An electrophotographic photoreceptor is a device used inside of a xerographic marking system on which a latent image is written by a laser or light emitting diode (LED) bar and then developed with a toner. An electrophotographic photoreceptor comprises, for example, a photosensitive layer that may consist of multiple layers including, a charge transport layer (CTL), a charge-generating layer (CGL), an undercoat (UCL) or “blocking” layer, and a supporting substrate layer or base. An overcoat layer (OCL) may also be employed to coat the charge transport layer and protect the charge transport layer, extending the mechanical life of the photoreceptor, in some instances, as much as 10-fold over uncoated photoreceptors of the same make.
Photoreceptors under long, repeated use and high stress conditions, such as, high temperature, high relative humidity, and rapid cycling, degrade or lose integrity of the layers making up the photoreceptor. Degradation of the layers of the photoreceptor may be observed as black spots in prints. Such black spots may develop as a result of charge deficient spots and cyclic instability of the photoreceptor. Print defects associated with charge deficient spots, or black spots, are therefore, a major shortcoming in xerographic systems and usually attributed to electrical leakage across the photoreceptor layers at those spots.
Although sources of electrical leakage are multifold, electrical leakage frequently involves degradation of interfaces among the three active layers of the photoreceptor, i.e., undercoat layer, charge generating layer, and charge transporting layer, and in particular, between the undercoat layer and substrate. The intrinsic life of a photoreceptor is significantly affected by the electrochemical reactions at the metal substrate/photoconductive layer interface. Degradation of the interface induces a conductive path transversal of the photoreceptor and causes electrical leakage. To minimize degradation, most available methods are directed at improving the composition of the three active layers, individually. The interfaces between the component layers of the photoreceptors often have been ignored because they are inherently difficult to investigate.
Undercoat layers are required to provide an effective barrier against hole injection from the substrate. Undercoat layers need to permit efficient electron transport at interfaces with the substrate, and in the bulk of the layer, provide plywood suppression, and provide a barrier against foreign material impaction, as well as have good adhesion properties.
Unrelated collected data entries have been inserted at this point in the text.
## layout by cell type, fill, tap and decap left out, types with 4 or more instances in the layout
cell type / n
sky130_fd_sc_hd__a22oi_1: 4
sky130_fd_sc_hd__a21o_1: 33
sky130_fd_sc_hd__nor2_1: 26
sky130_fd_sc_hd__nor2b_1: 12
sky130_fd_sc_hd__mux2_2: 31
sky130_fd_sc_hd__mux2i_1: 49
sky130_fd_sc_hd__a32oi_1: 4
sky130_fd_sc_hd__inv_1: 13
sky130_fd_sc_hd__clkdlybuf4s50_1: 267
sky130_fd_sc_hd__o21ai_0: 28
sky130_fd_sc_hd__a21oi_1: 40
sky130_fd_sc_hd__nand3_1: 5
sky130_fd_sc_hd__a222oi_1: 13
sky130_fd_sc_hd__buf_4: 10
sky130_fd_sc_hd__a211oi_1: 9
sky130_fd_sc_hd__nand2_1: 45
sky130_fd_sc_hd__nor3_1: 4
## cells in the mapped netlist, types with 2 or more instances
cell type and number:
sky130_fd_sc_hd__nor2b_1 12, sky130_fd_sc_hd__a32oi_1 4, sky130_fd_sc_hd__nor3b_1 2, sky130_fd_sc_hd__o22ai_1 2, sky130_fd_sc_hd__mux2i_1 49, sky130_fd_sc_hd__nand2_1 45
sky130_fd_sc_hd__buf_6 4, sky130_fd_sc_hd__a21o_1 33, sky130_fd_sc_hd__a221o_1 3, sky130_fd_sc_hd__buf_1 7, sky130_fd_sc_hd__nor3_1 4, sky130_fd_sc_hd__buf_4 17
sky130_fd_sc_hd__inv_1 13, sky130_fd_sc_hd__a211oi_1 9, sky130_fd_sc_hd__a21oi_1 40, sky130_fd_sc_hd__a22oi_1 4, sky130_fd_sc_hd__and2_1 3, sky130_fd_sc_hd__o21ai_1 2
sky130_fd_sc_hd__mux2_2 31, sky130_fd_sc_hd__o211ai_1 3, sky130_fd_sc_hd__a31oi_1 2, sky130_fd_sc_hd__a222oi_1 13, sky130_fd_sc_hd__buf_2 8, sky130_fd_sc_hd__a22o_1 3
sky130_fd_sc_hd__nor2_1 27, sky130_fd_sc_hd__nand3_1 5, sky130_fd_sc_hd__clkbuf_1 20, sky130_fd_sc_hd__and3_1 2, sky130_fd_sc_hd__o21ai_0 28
--- ./design.v ---
module register_file (
    input         clk,
    input         we,              
    input  [4:0]  rs1_addr,        
    input  [4:0]  rs2_addr,        
    input  [4:0]  rd_addr,         
    input  [31:0] rd_data,         
    output [31:0] rs1_data,        
    output [31:0] rs2_data         
);
    reg [31:0] regs [0:31];        
    assign rs1_data = (rs1_addr == 5'd0) ? 32'd0 : regs[rs1_addr];
    assign rs2_data = (rs2_addr == 5'd0) ? 32'd0 : regs[rs2_addr];
    always @(posedge clk) begin
        if (we && (rd_addr != 5'd0)) begin
            regs[rd_addr] <= rd_data;
        end
    end
endmodule
--- ./run.sh ---
#!/bin/bash
# OpenROAD 26Q1-2900-gdf79404cd8, Yosys 0.63+post, stock flow scripts
make -C /OpenROAD-flow-scripts/flow DESIGN_CONFIG=/design/flow/config.mk WORK_HOME=/design/flow/orfs finish
--- ./config.mk ---
export PLATFORM = sky130hd
export DESIGN_NAME = register_file
export DESIGN_NICKNAME = register_file
export VERILOG_FILES = /design/flow/design.v
export SDC_FILE = /design/flow/constraint.sdc
export NUM_CORES = 4
export LEC_CHECK = 1
export CORE_UTILIZATION = 40
--- ./constraint.sdc ---
current_design register_file

set clk_period 5.9
set clk_io_pct 0.2

create_clock -name clk0 -period $clk_period [get_ports {clk}]

set non_clock_inputs [all_inputs -no_clocks]
set_input_delay [expr $clk_period * $clk_io_pct] -clock clk0 $non_clock_inputs
set_output_delay [expr $clk_period * $clk_io_pct] -clock clk0 [all_outputs]
==> summary.txt <==
Yosys cell types -> 39
vias in the first global route -> 31600
max cap viols -> 0
largest net degree at the start of global routing -> 75
initial DRC count -> 1770
sw frac -> 22.7%
setup repair bufs after CTS -> 0
Clock Path Buffers -> 3
vias per cell -> 6.38
Power Density -> 294 nW/um2
Core Region -> 118000 um2
CP max FO -> 37
via count -> 28400
internal power -> 12.5 mW
Port Buffers -> 112
dominant register cell -> edfxtp_1
CP Launch Type -> input pin
Sequential Power Share -> 50.3%
LEAKAGE -> 17.9 nW
clock sinks -> 1024
status -> complete, no violations
Post-synth ARST share -> 0%
most numerous logic cell after layout -> edfxtp_1
CTS tree -> done
Total GRT Usage -> 28.0%
total congestion overflow -> 0
GPL Wtd Cong -> 0.899
fin worst setup slack -> 0.543 ns
register area share after synthesis -> 64.2%
combinational group share of total power -> 9.3%
hold_buf cts -> 0
final worst path period need -> 5.36 ns
Slew @ Worst Pin -> 1.05 ns
yosys aoi share -> 6.15%
post-synthesis cell area -> 47900 um2
Worst Hold End -> regs[20][22]
fa+ha+maj area frac -> 0%
TritonCTS buffer count -> 105
final hold vios -> 0
Crit. End Element -> primary output
Psw -> 3.67 mW
# DRC -> 0
Largest Register -> regs
chip area -> 121000 um2
FF+latch count, synth -> 1024
max reg flops -> 1024
Mux area share -> 25.0%
die width -> 348 um
Routed Wire Length -> 155 mm
Chip Area, Yosys -> 47900 um2
layout cells sized above 1 -> 27.4%
first-pass GRT wire length -> 220 mm
yosys cell count -> 2564
Final TNS setup -> 0 ns
critical path required time -> 4.72 ns
RSZ-0062 raised after global routing -> no
fill cell count -> 9545
Post-DP HPWL -> 88.5 mm
maximum VDD drop -> 0.250 mV
Top Registers -> regs (1024)
initial antenna violation count -> 1
DR WL/cell -> 34.8 um
Reg clk slew, reported paths -> 0.06 ns
Syn Area/Cell -> 18.7 um2
cells after synthesis -> 2564
final antenna-violating net count -> 0
H-tree depth -> 3
Pre-Place Util -> 40.5%
Slew headroom -> 29.9%
clock share of power -> 40.4%
main logic family after synthesis -> multiplexers
Final Setup Violations -> 0
Max Slew Vio Count -> 0
Detailed Routing Iterations Pass 1 -> 5
IO Pins -> 113
Area Overhead vs Synth -> 15.1%
pre-CTS WS -> 0.541 ns
Hold Path Class -> input pin to register
Hold Crit Start -> rd_data[22]
Yosys warnings -> 1
post_cts resized -> 0
hold path cells -> 2
CTS Root Cell -> clkbuf_16
Peak Freq -> 187 MHz
Arrival @ worst endpoint -> 4.18 ns
OpenROAD warnings -> 26
Post-Synth XOR/XNOR Area -> 0%
simple share -> 2.18%
Row Count -> 126
post-route clock period utilization -> 90.8%
Setup CP Type -> input pin to primary output
number of enable flip-flop cells -> 1024
Top Layout Cells -> edfxtp_1, mux2i_1, mux4_2, buf_4, clkbuf_16
Die Y -> 348 um
-- cells in the mapped netlist (36+ instances only) --
cell / instances / area share (%)
edfxtp_1: 1024 / 64
mux2i_1: 320 / 6.7
mux4_2: 316 / 15
clkbuf_1: 98 / 0.77
nand2_1: 85 / 0.67
a22oi_1: 64 / 1.0
mux2_2: 64 / 1.5
o221ai_1: 64 / 1.2
a211oi_1: 53 / 0.83
buf_4: 53 / 0.83
buf_2: 50 / 0.52
o21ai_0: 50 / 0.52
a221oi_1: 38 / 0.69
nor2b_1: 37 / 0.48
mux4_1: 36 / 2.0
nor2_1: 36 / 0.28
-- how the worst max path moves through the flow --
stage / cells past startpoint / endpoint / start / slack (ns)
6_report: 7 / rs1_data[16] / rs1_addr[0] / 0.54
4_1_cts: 7 / rs1_data[16] / rs1_addr[0] / 0.51
5_1_grt: 7 / rs1_data[16] / rs1_addr[0] / 0.38
-- worst max-delay path: stages --
cell and delay (ns):
buf_6 0.48, buf_4 0.54, mux4_2 0.32, nor2b_1 0.16, a211oi_1 0.10, a311oi_1 0.71, clkdlybuf4s50_1 0.61
-- layout make-up --
cell class	instances	area, um2	share of cell area (%)
flip-flops and latches	1024	30700	55.7
clock inverters	61	584	1.06
inverters	2	8.76	0.0159
repair buffers	277	2650	4.81
diodes	1	2.50	0.00454
well taps	1600	2000	3.63
multi-input cells	1354	16400	29.7
clock buffers	129	2760	5.00
-- routing by layer --
layer  share of wire, %  track usage [%]  vias up
met5              0.067             1.12        -
met4                4.0             8.70        4
met3                 20             25.0      357
met2                 45             39.4     2359
met1                 31             30.9    14200
li1                   -                -    11400
-- per-stage QoR --
stage | util (%) | power [mW] | instances | hold WS, ns | area [um2]
3_3_place_gp | 43.8 | 9.79 | 4257 | 1.99 | 51800
6_report | 46.6 | 16.2 | 4448 | 1.32 | 55200
2_1_floorplan | - | 9.12 | 2595 | 1.28 | 48000
4_1_cts | 46.6 | 16.3 | 4447 | 1.29 | 55200
3_5_place_dp | 43.8 | 9.81 | 4257 | 2.02 | 51800
5_1_grt | 46.6 | 16.7 | 4447 | 1.32 | 55200
-- power groups by stage --
stage	logic (mW)	registers, mW	clock network [mW]
after CTS	1.51	8.16	6.63
after global routing	1.59	8.17	6.90
final	1.51	8.16	6.55
-- logic make-up after synthesis --
group                  after synthesis
DFF                               1024
muxes                              736
AOI/OAI and AO/OA                  374
buffers and inverters              217
and+or+nand+nor                    212
other                                1
Power and IR drop assume default switching activity.
[flow/run.sh]
#!/bin/bash
# OpenROAD 26Q1-2900-gdf79404cd8, Yosys 0.63+post, stock flow scripts
make -C /OpenROAD-flow-scripts/flow DESIGN_CONFIG=/design/flow/config.mk WORK_HOME=/design/flow/orfs finish
[flow/config.mk]
export PLATFORM = sky130hd
export DESIGN_NAME = controller
export DESIGN_NICKNAME = controller
export VERILOG_FILES = /design/flow/design.v
export SDC_FILE = /design/flow/constraint.sdc
export NUM_CORES = 4
export LEC_CHECK = 1
export CORE_AREA = 10 10 70 70
export DIE_AREA = 0 0 80 80
[flow/constraint.sdc]
current_design controller

set clk_period 1.2
set clk_io_pct 0.2

create_clock -name clk0 -period $clk_period

set non_clock_inputs [all_inputs -no_clocks]
set_input_delay [expr $clk_period * $clk_io_pct] -clock clk0 $non_clock_inputs
set_output_delay [expr $clk_period * $clk_io_pct] -clock clk0 [all_outputs]
$ cat /design/flow/design.v
module memory #(
    parameter data_width =8,
    parameter addr_width =5
) (
    input wire [addr_width-1:0]addr,
    input wire clk,
    input wire wr,
    input wire rd,
    inout wire [data_width-1:0]data
);
reg [data_width-1:0] array[2**addr_width-1:0]; 
assign data=rd ? array[addr]:'bz;
always @(posedge clk) begin
    if (wr) 
        array[addr]=data;
end
endmodule
$ cat /design/flow/run.sh
#!/bin/bash
# OpenROAD 26Q1-2900-gdf79404cd8, Yosys 0.63+post, stock flow scripts
make -C /OpenROAD-flow-scripts/flow DESIGN_CONFIG=/design/flow/config.mk WORK_HOME=/design/flow/orfs finish
$ cat /design/flow/config.mk
export PLATFORM = sky130hd
export DESIGN_NAME = memory
export DESIGN_NICKNAME = memory
export VERILOG_FILES = /design/flow/design.v
export SDC_FILE = /design/flow/constraint.sdc
export NUM_CORES = 4
export LEC_CHECK = 1
export CORE_UTILIZATION = 40
$ cat /design/flow/constraint.sdc
current_design memory

set clk_period 4.7
set clk_io_pct 0.2

create_clock -name clk0 -period $clk_period [get_ports {clk}]

set non_clock_inputs [all_inputs -no_clocks]
set_input_delay [expr $clk_period * $clk_io_pct] -clock clk0 $non_clock_inputs
set_output_delay [expr $clk_period * $clk_io_pct] -clock clk0 [all_outputs]
==> results.tsv <==
metric	value	unit
run_status	aborted with a tool error	
failed_stage	4_1_cts	
stop_error	[error] [KeplerFormal.cpp:679] Workflow failed: Iso has multiple drivers: .data0, _541_.Y0	
ys.flops	256	
synth_warnings	2	
avgSynthCellArea	17.69	sq um
cts-root-buf	clkbuf_16	
ys_types	23	
cts.sinks	256	
portBuffers	6	
post_cts_resized	0	
rows	57	
postCtsSetupBuffers	0	
io_pins	16	
ys_cells	568	
gp_congestion	0.8443	
synthCells	568	
synth_area	10050	sq um
synth_seq_share	0.7652	
cts_hold_buf	0	
post-place-cells	890	
die_y	160.5	um
clock_path_buffers	3	
cts.htree.levels	1	
die_w	160.5	um
cts-buffers-inserted	26	
fp_util	0.4107	
place_hpwl	12.48	mm
yosys_area	10050	sq um
[stage by stage]
stage	hold WS, ns	total power, W	setup slack, ns	instance area [sq um]
after floorplan	1.153	0.002719	1.323	10050
after global placement	1.212	0.002945	0.4947	10570
after detailed placement	1.231	0.002744	0.4066	10570
[synth_stat cells]
cell type,count,area share
or4bb_1,1,0.0011
nor2_1,29,0.011
nand3_1,2,0.0010
buf_1,2,0.00075
buf_2,22,0.011
nand4_1,1,0.00062
o22ai_2,1,0.0012
or3b_2,3,0.0026
nand3b_1,4,0.0030
nand4b_1,4,0.0035
clkbuf_2,1,0.00050
or4b_1,4,0.0040
o22ai_1,63,0.039
nor4_1,16,0.010
edfxtp_1,256,0.77
clkbuf_1,8,0.0030
or4_1,1,0.00075
or3_1,1,0.00062
nand2_1,10,0.0037
mux2i_1,128,0.13
nand4bb_1,5,0.0056
nor3_1,4,0.0020
buf_6,2,0.0022
[kinds of logic after synthesis]
family | count (synthesis) | share of synthesized area
buffers and inverters | 35 | 0.01744
multiplexers | 128 | 0.1275
AND/OR/NAND/NOR | 85 | 0.04932
AND-OR/OR-AND | 64 | 0.04048
flip-flops | 256 | 0.7652
Power and IR drop assume default switching activity.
Thus, there is a need to produce photoreceptors that resist degradation of the photoconductive layers, in particular photoreceptors that maintain the integrity of the interface between the substrate and photoconductive layers for a prolonged period of time so that the life of photoreceptor can be extended.
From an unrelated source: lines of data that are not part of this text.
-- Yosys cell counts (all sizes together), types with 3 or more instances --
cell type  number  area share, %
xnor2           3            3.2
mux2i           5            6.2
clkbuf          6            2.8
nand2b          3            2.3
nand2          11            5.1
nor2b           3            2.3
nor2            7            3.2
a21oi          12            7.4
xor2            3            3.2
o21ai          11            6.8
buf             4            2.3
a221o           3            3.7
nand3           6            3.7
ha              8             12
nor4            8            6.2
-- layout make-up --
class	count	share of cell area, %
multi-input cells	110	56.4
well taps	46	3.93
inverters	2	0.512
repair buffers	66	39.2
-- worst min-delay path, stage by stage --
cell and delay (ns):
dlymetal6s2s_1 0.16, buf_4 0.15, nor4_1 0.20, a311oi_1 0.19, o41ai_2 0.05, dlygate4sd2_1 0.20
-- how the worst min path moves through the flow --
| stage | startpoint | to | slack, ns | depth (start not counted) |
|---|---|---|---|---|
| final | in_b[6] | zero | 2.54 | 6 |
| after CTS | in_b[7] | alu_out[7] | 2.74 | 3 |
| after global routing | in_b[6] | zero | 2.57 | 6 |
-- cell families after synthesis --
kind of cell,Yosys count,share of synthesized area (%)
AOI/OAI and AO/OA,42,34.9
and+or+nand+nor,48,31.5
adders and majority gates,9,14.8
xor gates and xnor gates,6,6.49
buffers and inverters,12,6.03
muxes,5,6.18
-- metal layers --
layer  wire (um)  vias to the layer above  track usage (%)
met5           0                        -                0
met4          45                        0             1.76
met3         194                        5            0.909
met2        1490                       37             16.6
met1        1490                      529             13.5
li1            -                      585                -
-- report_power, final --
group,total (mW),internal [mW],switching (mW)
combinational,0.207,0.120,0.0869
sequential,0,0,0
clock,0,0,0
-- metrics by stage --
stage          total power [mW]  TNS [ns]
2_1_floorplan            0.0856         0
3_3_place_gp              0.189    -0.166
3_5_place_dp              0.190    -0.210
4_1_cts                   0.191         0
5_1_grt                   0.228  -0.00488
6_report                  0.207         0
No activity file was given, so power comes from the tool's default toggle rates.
## flow/run.sh

```bash
#!/bin/bash
# OpenROAD 26Q1-2900-gdf79404cd8, Yosys 0.63+post, stock flow scripts
make -C /OpenROAD-flow-scripts/flow DESIGN_CONFIG=/design/flow/config.mk WORK_HOME=/design/flow/orfs finish
```

## flow/config.mk

```make
export PLATFORM = sky130hd
export DESIGN_NAME = Multiplier
export DESIGN_NICKNAME = Multiplier
export VERILOG_FILES = /design/flow/design.v
export SDC_FILE = /design/flow/constraint.sdc
export NUM_CORES = 4
export LEC_CHECK = 1
export CORE_AREA = 10 10 70 70
export DIE_AREA = 0 0 80 80
```

## flow/constraint.sdc

```tcl
current_design Multiplier

set clk_period 3.4
set clk_io_pct 0.2

create_clock -name clk0 -period $clk_period

set non_clock_inputs [all_inputs -no_clocks]
set_input_delay [expr $clk_period * $clk_io_pct] -clock clk0 $non_clock_inputs
set_output_delay [expr $clk_period * $clk_io_pct] -clock clk0 [all_outputs]
```
**flow/config.mk**
```make
export PLATFORM = sky130hd
export DESIGN_NAME = consumer_fsm
export DESIGN_NICKNAME = consumer_fsm
export VERILOG_FILES = /design/flow/design.v
export SDC_FILE = /design/flow/constraint.sdc
export NUM_CORES = 4
export LEC_CHECK = 1
export CORE_UTILIZATION = 50
```
**flow/constraint.sdc**
```tcl
current_design consumer_fsm

set clk_period 1.5
set clk_io_pct 0.2

create_clock -name clk0 -period $clk_period [get_ports {clk}]

set non_clock_inputs [all_inputs -no_clocks]
set_input_delay [expr $clk_period * $clk_io_pct] -clock clk0 $non_clock_inputs
set_output_delay [expr $clk_period * $clk_io_pct] -clock clk0 [all_outputs]
```
**flow/design.v**
```verilog
module consumer_fsm (
    input  wire        clk,
    input  wire        reset,
    input  wire [31:0] pipeline1_outputs,
    input  wire [31:0] pipeline2_outputs, 
    input  wire [1:0]  valid,
    output wire [31:0] out_data_1,
    output wire [31:0] out_data_2
);
reg [31:0] output_data_1;
reg [31:0] output_data_2;
assign out_data_1 = output_data_1;
assign out_data_2 = output_data_2;
always @(posedge clk or posedge reset) begin
    if (reset) begin
        output_data_1 <= 0;
        output_data_2 <= 0;
    end
    else begin
        if (valid[0]) output_data_1 <= pipeline1_outputs;
        else output_data_1 <= output_data_1;
        if (valid[1]) output_data_2 <= pipeline2_outputs;
        else output_data_2 <= output_data_2;
    end
end
endmodule
```
[flow/run.sh]
#!/bin/bash
# OpenROAD 26Q1-2900-gdf79404cd8, Yosys 0.63+post, stock flow scripts
make -C /OpenROAD-flow-scripts/flow DESIGN_CONFIG=/design/flow/config.mk WORK_HOME=/design/flow/orfs finish
[flow/config.mk]
export PLATFORM = sky130hd
export DESIGN_NAME = producer_fsm
export DESIGN_NICKNAME = producer_fsm
export VERILOG_FILES = /design/flow/design.v
export SDC_FILE = /design/flow/constraint.sdc
export NUM_CORES = 4
export LEC_CHECK = 1
export CORE_UTILIZATION = 40
[flow/constraint.sdc]
current_design producer_fsm

set clk_period 2.8
set clk_io_pct 0.2

create_clock -name clk0 -period $clk_period [get_ports {clk}]

set non_clock_inputs [all_inputs -no_clocks]
set_input_delay [expr $clk_period * $clk_io_pct] -clock clk0 $non_clock_inputs
set_output_delay [expr $clk_period * $clk_io_pct] -clock clk0 [all_outputs]
==> ./design.v <==
module pipeline_unit (
    input  wire         clk,
    input  wire         reset,
    input  wire [31:0]  inputs,
    input  wire         in_valid,
    input  wire         flush,
    input wire stall,
    output wire [31:0]  outputs, 
    output wire         out_valid,
    output wire out_flush
);
reg [31:0] stage_1_output, stage_2_output, stage_3_output;
reg stage_1_valid, stage_2_valid, stage_3_valid;
reg stage_2_flush, stage_3_flush, output_flush;
assign outputs  = stage_3_output;
assign out_valid = stage_3_valid;
assign out_flush = output_flush;
always @(posedge clk or posedge reset) begin
    if (reset) begin
        stage_1_valid <= 0;
        stage_1_output <= 0;
        stage_2_valid <= 0;
        stage_2_output <= 0;
        stage_3_valid <= 0;
        stage_3_output <= 0;
        stage_2_flush <= 0;
        stage_3_flush <= 0;
    end else begin
        stage_2_flush <= flush;
        stage_3_flush <= stage_2_flush;
        output_flush <= stage_3_flush;
        if (flush) begin
            stage_1_valid <= 0;
            stage_1_output <= 0;
        end else if (stall) begin
            stage_1_output <= stage_1_output;
            stage_1_valid <= stage_1_valid;
        end else begin
            stage_1_valid <= in_valid;
            stage_1_output <= inputs;
        end
        if (stage_2_flush) begin
            stage_2_output <= 0;
        end else if (stall) begin
            stage_2_valid <= stage_2_valid;
            stage_2_output <= stage_2_output;
        end else begin
            stage_2_valid <= stage_1_valid;
            stage_2_output <= stage_1_output;
        end
        if (stage_3_flush) begin
            stage_3_valid <= 0;
            stage_3_output <= 0;
        end else if (stall) begin
            stage_3_valid <= stage_3_valid;
            stage_3_output <= stage_3_output;
        end else begin
            stage_3_valid <= stage_2_valid;
            stage_3_output <= stage_2_output;
        end
    end
end
endmodule
==> ./run.sh <==
#!/bin/bash
# OpenROAD 26Q1-2900-gdf79404cd8, Yosys 0.63+post, stock flow scripts
make -C /OpenROAD-flow-scripts/flow DESIGN_CONFIG=/design/flow/config.mk WORK_HOME=/design/flow/orfs finish
==> ./config.mk <==
export PLATFORM = sky130hd
export DESIGN_NAME = pipeline_unit
export DESIGN_NICKNAME = pipeline_unit
export VERILOG_FILES = /design/flow/design.v
export SDC_FILE = /design/flow/constraint.sdc
export NUM_CORES = 4
export LEC_CHECK = 1
export CORE_UTILIZATION = 50
==> ./constraint.sdc <==
current_design pipeline_unit

set clk_period 2.4
set clk_io_pct 0.2

create_clock -name clk0 -period $clk_period [get_ports {clk}]

set non_clock_inputs [all_inputs -no_clocks]
set_input_delay [expr $clk_period * $clk_io_pct] -clock clk0 $non_clock_inputs
set_output_delay [expr $clk_period * $clk_io_pct] -clock clk0 [all_outputs]
==> GITHUB_STEP_SUMMARY <==
## Synthesis and layout report

| Metric | Value |
|---|---|
| Run status | `finished clean` |
| Final RePlAce weighted congestion | `0.725` |
| Adder share | `0%` |
| Syn-to-layout area delta | `24.0%` |
| Comb area leader | `multiplexers` |
| First-pass GRT wire length | `12.1 mm` |
| Final period util | `70.9%` |
| Post-synth mux share | `24.4%` |
| Pre-Place Util | `52.1%` |
| Yosys warning count | `1` |
| Grt met3 use | `4.22%` |
| Layout Cells excl Fill | `496` |
| Worst Tran Pin Value | `0.516 ns` |
| Yosys stat area | `4060 sq um` |
| Initial drt markers | `161` |
| Final Util | `64.5%` |
| Worst path top cell family by delay | `buffers and inverters` |
| Post-CTS Resized | `0` |
| CTS H-tree lvls | `3` |
| Worst Skew | `0.0137 ns` |
| Slowest CP cell | `clkdlybuf4s50_1` |
| Congestion Overflow GR | `0` |
| FMAX | `588 MHz` |
| Area leader share | `62.2%` |
| Mapped cell area | `4060 sq um` |
| Vias in the first global route | `2437` |
| RSZ-0062 raised after global routing | `false` |
| Cts bufs inserted | `9` |
| Hpwl dp | `4.29 mm` |
| And-or/or-and share of the synthesized area | `0%` |
| Distinct cells, synth | `10` |
| Drt pass-1 iters | `4` |
| Yosys reg bits | `102` |
| Final WL | `7.02 mm` |
| Die Area | `8490 sq um` |
| P_leak | `2.53 nW` |
| Worst Path Buf+Inv | `1` |
| Max Cap Violations | `0` |
| Core Footprint | `7810 sq um` |
| Min cycle time layout | `1.70 ns` |
| Grt peak-use layer | `met1` |
| Routed WL per cell | `14.1 microns` |
| CTS tree | `yes` |
| Inst Count DP | `482` |
| Num Clock Sinks | `102` |
| # IOs | `71` |
| Cells after Synth | `324` |
| Yosys stat cell total | `324` |
| Post-CTS Setup Inserts | `0` |
| Worst vdd ir | `435 uV` |
| Critical Path Source Type | `flop` |
| Reg2reg setup slack | `1.24 ns` |
| Share of layout cells above drive strength 1 | `6.09%` |
| Worst slew margin | `65.6%` |
| Post-Synth XOR/XNOR Area | `0%` |
| Met1 GRT Util | `33.4%` |
| CTS clock-pin slew for the worst setup and hold paths | `0.09 ns` |
| Row count | `32` |
| DIE HEIGHT | `92.2 microns` |
| Crit path required time | `1.92 ns` |
| Syn Area/Cell | `12.5 sq um` |
| Initial antenna violation count | `0` |
| CTS Buffer Depth | `2` |
| Arr. time, crit path | `1.22 ns` |
| Yosys simple share | `9.14%` |
| Max stage delay on crit path | `0.49 ns` |
| Hold buffer count at CTS | `0` |
| Area leader, netlist | `dfrtp_1` |
| Tool warnings | `27` |
| CP endpoint kind | `primary output` |
| Met2 usage | `27.5%` |
| Via count | `2488` |
| Final hold violations | `0` |
| Pwr/cell area | `621 nW/um^2` |
| DRC errors left | `0` |
| Vias per cell | `5.02` |
| Hold Crit Class | `reg2reg` |
| Number of diodes | `0` |
| Seq/Total Area, Yosys | `62.9%` |
| Die X | `92.2 microns` |
| Crit path max fanout | `2` |
| Clk root buf | `clkbuf_8` |
| Critical path, cell by cell | `clkdlybuf4s50_1` |
| Pin count of the biggest net entering global routing | `63` |
| Port bufs | `70` |
| Final setup viols | `0` |
| WS Path Type | `reg2out` |
| Final ANT Viol Nets | `0` |
| Fin. max-slew vios | `0` |
| Cell area leaders | `dfrtp_1 (62%), mux2i_1 (24%), nor2_1 (9.1%), buf_4 (1.7%), clkbuf_1 (1.1%)` |
| Tot GR Track Use | `19.1%` |
| Late-Pin Clk Latency | `0.35 ns` |
-- cells by family after synthesis --
kind of cell / after synthesis
multiplexers: 99
flip-flops: 102
AND/OR/NAND/NOR: 99
buffers and inverters: 24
To extend the functional life of a photoreceptor, comprising for example, an aluminum substrate, the surface of the substrate can be passivated to form, for example, an aluminum oxide layer. A process available for forming an aluminum oxide layer on the surface of a photoreceptor is anodization. Anodizing can be viewed as the deliberately controlled corrosion of the aluminum surface in acid to yield a uniform, continuous protective oxide film. Although anodization of aluminum substrates extends the life of the photoreceptor, relatively higher residual potential caused by the anodized layer can be problematic to the proper function of the photoreceptor. Also, the anodization process may require the use of strong acids, large amounts of water and electrical power, making the process difficult and dangerous to operate. Therefore, there is a need to find alternative, less complicated and safer processes to form a metal oxide layer on the surface of a photoreceptor substrate.
Aspects disclosed herein include
an electrophotographic photoreceptor comprising a substrate having an outer surface with a coating layer attached thereon, the coating layer comprising a metal oxide; wherein the coating layer is formed in situ by applying a solution to the substrate, said solution comprising an organometallic compound and a polar organic solvent and/or water; and curing the solution at a temperature of from about 300° C. to about 600° C.; and
a process comprising forming a coating in situ on a substrate, the coating comprising a metal oxide, wherein the coating is formed by applying a solution comprising an organometallic compound and a polar organic solvent and/or water to said substrate and curing the solution on the substrate in an oven at a temperature of from about 300° C. to about 600° C.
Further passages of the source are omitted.